Requirement:
Your task is to copy the lines of the data below from the line holding "dieArea_mm2 = 0.008599" through the line holding "detailed placement: 605", inclusive, exactly and with nothing added.

Entries supplied:
----

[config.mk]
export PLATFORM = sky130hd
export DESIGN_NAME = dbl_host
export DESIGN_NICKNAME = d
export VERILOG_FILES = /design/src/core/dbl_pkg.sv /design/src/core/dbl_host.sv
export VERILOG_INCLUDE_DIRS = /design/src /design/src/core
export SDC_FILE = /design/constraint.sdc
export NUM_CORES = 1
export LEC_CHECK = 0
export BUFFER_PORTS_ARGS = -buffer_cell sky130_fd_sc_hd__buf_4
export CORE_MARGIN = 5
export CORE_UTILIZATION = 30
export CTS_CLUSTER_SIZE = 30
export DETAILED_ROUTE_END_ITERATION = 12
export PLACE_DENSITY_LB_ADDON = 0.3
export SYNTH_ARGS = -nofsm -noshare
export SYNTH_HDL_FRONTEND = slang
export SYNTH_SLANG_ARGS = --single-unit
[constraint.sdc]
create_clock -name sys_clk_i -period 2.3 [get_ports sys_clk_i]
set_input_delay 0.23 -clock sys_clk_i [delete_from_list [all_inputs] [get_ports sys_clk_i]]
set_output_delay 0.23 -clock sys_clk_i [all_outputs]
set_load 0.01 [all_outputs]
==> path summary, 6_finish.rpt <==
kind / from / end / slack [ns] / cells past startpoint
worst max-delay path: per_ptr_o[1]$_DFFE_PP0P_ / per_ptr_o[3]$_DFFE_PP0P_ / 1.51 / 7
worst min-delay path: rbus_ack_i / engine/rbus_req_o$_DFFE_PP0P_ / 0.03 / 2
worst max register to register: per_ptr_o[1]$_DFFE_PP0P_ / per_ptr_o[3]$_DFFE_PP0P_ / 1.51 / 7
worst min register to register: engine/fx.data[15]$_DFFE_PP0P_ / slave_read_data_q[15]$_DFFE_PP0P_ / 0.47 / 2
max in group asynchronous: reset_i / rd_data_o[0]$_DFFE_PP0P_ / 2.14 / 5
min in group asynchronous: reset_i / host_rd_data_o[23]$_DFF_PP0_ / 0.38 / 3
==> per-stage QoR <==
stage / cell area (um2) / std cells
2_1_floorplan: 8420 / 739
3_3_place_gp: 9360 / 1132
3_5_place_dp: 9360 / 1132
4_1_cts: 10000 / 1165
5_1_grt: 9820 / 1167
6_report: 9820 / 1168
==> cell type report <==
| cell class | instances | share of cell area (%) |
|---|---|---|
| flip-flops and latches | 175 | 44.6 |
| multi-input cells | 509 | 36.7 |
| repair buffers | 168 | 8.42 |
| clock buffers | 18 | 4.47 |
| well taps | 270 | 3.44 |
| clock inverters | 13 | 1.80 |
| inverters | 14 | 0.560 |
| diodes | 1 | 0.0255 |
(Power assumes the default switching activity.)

----

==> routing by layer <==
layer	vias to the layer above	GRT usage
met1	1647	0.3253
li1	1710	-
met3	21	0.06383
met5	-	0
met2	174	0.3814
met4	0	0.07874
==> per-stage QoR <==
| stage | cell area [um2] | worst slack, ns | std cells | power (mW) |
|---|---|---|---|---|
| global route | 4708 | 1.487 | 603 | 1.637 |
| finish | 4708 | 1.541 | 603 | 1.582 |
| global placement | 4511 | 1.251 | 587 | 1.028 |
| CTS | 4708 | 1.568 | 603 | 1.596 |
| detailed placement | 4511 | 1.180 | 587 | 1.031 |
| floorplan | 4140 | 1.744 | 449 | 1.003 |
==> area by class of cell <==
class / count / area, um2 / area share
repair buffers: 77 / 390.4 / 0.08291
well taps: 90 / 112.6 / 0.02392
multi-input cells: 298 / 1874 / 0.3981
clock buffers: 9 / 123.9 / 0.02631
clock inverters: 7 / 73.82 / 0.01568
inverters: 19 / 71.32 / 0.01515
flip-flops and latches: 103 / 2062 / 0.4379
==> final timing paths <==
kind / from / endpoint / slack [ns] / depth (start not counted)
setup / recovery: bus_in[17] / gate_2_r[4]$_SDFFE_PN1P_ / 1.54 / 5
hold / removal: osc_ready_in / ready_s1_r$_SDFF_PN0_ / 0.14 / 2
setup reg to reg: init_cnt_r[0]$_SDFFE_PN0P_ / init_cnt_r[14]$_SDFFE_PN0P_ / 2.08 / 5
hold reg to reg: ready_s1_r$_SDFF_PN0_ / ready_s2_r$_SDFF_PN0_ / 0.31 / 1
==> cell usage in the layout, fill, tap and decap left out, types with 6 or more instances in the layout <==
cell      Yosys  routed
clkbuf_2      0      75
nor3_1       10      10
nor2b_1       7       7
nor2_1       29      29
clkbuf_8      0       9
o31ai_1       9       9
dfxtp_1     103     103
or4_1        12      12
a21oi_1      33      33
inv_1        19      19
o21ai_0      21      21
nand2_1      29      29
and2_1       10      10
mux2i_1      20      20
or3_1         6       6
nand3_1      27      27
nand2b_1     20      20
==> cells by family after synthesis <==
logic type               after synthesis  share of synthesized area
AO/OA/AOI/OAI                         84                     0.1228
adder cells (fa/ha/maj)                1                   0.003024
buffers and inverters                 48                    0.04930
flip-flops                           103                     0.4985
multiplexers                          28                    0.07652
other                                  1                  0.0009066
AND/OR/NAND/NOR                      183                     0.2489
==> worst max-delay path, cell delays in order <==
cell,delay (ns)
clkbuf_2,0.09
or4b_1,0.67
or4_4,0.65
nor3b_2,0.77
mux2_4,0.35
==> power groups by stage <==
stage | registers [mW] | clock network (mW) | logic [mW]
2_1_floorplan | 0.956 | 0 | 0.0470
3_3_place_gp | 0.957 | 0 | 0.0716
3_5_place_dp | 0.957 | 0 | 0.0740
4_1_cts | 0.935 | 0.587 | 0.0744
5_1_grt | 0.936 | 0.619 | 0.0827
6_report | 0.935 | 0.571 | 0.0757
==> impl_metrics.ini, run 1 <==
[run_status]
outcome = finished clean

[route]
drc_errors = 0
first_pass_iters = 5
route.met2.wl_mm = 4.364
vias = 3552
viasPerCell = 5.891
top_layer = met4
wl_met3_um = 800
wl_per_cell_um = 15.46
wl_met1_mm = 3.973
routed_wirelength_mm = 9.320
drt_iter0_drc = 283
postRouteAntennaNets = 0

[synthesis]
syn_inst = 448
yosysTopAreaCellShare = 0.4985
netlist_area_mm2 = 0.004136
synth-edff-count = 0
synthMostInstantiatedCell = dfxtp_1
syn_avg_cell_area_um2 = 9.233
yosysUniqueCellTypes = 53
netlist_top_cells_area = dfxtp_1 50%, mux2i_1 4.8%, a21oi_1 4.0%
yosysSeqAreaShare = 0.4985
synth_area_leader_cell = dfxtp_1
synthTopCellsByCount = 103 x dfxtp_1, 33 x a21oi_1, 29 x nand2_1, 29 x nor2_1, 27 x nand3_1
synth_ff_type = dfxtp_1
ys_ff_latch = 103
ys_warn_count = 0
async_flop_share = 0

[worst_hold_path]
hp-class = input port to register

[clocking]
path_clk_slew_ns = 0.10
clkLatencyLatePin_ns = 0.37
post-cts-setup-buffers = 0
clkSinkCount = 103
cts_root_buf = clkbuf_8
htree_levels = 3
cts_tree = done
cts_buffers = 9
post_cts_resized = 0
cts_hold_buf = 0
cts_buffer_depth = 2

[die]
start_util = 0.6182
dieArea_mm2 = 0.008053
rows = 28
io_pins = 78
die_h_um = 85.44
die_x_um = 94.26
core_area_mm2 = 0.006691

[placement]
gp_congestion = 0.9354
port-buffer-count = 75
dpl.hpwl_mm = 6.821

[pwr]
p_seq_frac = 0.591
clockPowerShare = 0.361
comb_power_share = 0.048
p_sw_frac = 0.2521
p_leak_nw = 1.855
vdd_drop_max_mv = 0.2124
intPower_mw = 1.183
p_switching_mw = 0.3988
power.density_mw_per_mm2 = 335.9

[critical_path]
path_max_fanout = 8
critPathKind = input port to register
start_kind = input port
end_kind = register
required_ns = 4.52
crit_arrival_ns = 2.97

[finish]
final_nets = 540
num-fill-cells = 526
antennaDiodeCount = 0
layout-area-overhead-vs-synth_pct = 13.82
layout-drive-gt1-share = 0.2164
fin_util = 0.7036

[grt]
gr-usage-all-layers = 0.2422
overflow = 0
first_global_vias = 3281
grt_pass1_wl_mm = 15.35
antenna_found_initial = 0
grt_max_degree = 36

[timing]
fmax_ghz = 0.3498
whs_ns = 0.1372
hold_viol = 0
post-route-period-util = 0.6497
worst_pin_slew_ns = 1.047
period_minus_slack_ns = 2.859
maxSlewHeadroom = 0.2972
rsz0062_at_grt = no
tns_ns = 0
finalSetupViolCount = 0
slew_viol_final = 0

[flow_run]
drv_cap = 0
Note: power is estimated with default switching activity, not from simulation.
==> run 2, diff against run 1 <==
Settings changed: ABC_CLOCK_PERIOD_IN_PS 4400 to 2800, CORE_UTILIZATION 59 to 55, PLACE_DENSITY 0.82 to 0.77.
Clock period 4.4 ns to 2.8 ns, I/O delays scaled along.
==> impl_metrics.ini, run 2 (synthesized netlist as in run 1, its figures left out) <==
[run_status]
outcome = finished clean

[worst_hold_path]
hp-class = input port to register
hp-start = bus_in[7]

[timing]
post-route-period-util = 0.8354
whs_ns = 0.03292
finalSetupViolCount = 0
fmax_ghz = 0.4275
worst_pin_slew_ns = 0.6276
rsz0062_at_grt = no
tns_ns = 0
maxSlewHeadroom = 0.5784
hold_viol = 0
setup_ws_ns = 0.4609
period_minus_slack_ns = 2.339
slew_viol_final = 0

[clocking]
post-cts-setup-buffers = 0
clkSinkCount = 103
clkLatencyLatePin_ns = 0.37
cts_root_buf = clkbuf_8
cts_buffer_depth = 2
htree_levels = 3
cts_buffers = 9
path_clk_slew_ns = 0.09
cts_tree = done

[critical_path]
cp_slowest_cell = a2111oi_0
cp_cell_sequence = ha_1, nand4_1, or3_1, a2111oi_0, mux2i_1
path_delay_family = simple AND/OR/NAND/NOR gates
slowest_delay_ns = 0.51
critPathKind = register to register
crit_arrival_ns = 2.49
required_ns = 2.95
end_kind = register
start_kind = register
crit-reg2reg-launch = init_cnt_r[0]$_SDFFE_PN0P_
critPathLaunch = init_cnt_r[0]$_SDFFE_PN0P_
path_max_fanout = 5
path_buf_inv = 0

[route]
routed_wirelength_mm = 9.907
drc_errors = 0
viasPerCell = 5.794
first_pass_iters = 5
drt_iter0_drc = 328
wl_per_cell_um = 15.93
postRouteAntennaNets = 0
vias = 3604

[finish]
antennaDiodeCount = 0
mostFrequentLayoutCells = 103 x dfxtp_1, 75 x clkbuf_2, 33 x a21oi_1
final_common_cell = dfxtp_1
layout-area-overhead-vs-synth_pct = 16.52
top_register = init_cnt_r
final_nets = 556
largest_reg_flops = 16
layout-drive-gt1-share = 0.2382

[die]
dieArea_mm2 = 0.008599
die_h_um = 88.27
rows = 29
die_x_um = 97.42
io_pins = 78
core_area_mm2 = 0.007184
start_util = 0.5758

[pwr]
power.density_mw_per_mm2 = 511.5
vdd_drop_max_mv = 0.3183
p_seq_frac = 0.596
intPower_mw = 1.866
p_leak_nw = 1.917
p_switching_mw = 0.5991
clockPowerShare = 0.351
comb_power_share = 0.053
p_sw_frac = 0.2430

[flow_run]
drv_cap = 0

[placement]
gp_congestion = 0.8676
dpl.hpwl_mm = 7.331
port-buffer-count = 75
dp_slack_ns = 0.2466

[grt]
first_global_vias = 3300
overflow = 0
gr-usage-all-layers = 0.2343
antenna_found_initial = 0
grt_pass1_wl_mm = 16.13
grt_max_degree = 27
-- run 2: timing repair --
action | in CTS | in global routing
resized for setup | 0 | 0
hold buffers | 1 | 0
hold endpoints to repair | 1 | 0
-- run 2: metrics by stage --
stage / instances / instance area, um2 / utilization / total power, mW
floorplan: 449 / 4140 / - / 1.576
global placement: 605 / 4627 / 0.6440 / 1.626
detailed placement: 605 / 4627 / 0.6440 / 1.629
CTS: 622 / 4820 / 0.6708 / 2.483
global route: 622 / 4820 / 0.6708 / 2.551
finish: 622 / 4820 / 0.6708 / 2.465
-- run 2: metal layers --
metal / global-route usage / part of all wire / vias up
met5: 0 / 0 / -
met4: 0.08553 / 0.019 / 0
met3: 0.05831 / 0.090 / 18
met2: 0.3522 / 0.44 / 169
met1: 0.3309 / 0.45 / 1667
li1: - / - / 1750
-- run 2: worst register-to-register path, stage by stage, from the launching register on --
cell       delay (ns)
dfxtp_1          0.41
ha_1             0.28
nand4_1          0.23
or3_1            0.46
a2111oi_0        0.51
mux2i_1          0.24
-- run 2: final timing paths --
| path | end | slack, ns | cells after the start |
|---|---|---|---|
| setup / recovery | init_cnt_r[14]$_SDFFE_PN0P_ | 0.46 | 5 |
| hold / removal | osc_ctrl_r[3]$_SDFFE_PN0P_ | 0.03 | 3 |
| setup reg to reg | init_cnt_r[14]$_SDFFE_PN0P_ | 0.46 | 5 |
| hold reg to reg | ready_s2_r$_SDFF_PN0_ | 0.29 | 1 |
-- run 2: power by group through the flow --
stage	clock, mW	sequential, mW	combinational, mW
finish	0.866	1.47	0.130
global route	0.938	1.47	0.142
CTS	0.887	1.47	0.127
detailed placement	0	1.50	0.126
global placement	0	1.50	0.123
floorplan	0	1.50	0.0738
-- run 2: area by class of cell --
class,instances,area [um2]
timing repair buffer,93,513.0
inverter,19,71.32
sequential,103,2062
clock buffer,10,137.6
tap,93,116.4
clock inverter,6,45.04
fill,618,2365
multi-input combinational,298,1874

----

Written solution:
dieArea_mm2 = 0.008599
die_h_um = 88.27
rows = 29
die_x_um = 97.42
io_pins = 78
core_area_mm2 = 0.007184
start_util = 0.5758

[pwr]
power.density_mw_per_mm2 = 511.5
vdd_drop_max_mv = 0.3183
p_seq_frac = 0.596
intPower_mw = 1.866
p_leak_nw = 1.917
p_switching_mw = 0.5991
clockPowerShare = 0.351
comb_power_share = 0.053
p_sw_frac = 0.2430

[flow_run]
drv_cap = 0

[placement]
gp_congestion = 0.8676
dpl.hpwl_mm = 7.331
port-buffer-count = 75
dp_slack_ns = 0.2466

[grt]
first_global_vias = 3300
overflow = 0
gr-usage-all-layers = 0.2343
antenna_found_initial = 0
grt_pass1_wl_mm = 16.13
grt_max_degree = 27
-- run 2: timing repair --
action | in CTS | in global routing
resized for setup | 0 | 0
hold buffers | 1 | 0
hold endpoints to repair | 1 | 0
-- run 2: metrics by stage --
stage / instances / instance area, um2 / utilization / total power, mW
floorplan: 449 / 4140 / - / 1.576
global placement: 605 / 4627 / 0.6440 / 1.626
detailed placement: 605 / 4627 / 0.6440 / 1.629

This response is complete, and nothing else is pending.